*Problem to solve*:
Return every entry below exactly as written.

*Records for processing*:
--- config.mk ---
export PLATFORM = sky130hd
export DESIGN_NAME = oaat_mod
export DESIGN_NICKNAME = d
export VERILOG_FILES = /design/src/rtl/oaat_pkg.sv /design/src/rtl/oaat_mod.sv
export SDC_FILE = /design/constraint.sdc
export NUM_CORES = 1
export LEC_CHECK = 0
export BUFFER_PORTS_ARGS = -buffer_cell sky130_fd_sc_hd__clkbuf_2
export CORE_UTILIZATION = 47
export CTS_BUF_LIST = sky130_fd_sc_hd__clkbuf_2 sky130_fd_sc_hd__clkbuf_4 sky130_fd_sc_hd__clkbuf_8
export DETAILED_ROUTE_END_ITERATION = 7
export PLACE_DENSITY = 0.7
export SLEW_MARGIN = 10
export SYNTH_ARGS = -nofsm -noshare
export SYNTH_HDL_FRONTEND = slang
export SYNTH_SLANG_ARGS = --single-unit
--- constraint.sdc ---
create_clock -name clk -period 2.2 [get_ports clk]
set_clock_uncertainty 0.05 [all_clocks]
set_input_delay 0.33 -clock clk [delete_from_list [all_inputs] [get_ports clk]]
set_output_delay 0.33 -clock clk [all_outputs]
set_load 0.03 [all_outputs]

*Exercise output*:
--- config.mk ---
export PLATFORM = sky130hd
export DESIGN_NAME = oaat_mod
export DESIGN_NICKNAME = d
export VERILOG_FILES = /design/src/rtl/oaat_pkg.sv /design/src/rtl/oaat_mod.sv
export SDC_FILE = /design/constraint.sdc
export NUM_CORES = 1
export LEC_CHECK = 0
export BUFFER_PORTS_ARGS = -buffer_cell sky130_fd_sc_hd__clkbuf_2
export CORE_UTILIZATION = 47
export CTS_BUF_LIST = sky130_fd_sc_hd__clkbuf_2 sky130_fd_sc_hd__clkbuf_4 sky130_fd_sc_hd__clkbuf_8
export DETAILED_ROUTE_END_ITERATION = 7
export PLACE_DENSITY = 0.7
export SLEW_MARGIN = 10
export SYNTH_ARGS = -nofsm -noshare
export SYNTH_HDL_FRONTEND = slang
export SYNTH_SLANG_ARGS = --single-unit
--- constraint.sdc ---
create_clock -name clk -period 2.2 [get_ports clk]
set_clock_uncertainty 0.05 [all_clocks]
set_input_delay 0.33 -clock clk [delete_from_list [all_inputs] [get_ports clk]]
set_output_delay 0.33 -clock clk [all_outputs]
set_load 0.03 [all_outputs]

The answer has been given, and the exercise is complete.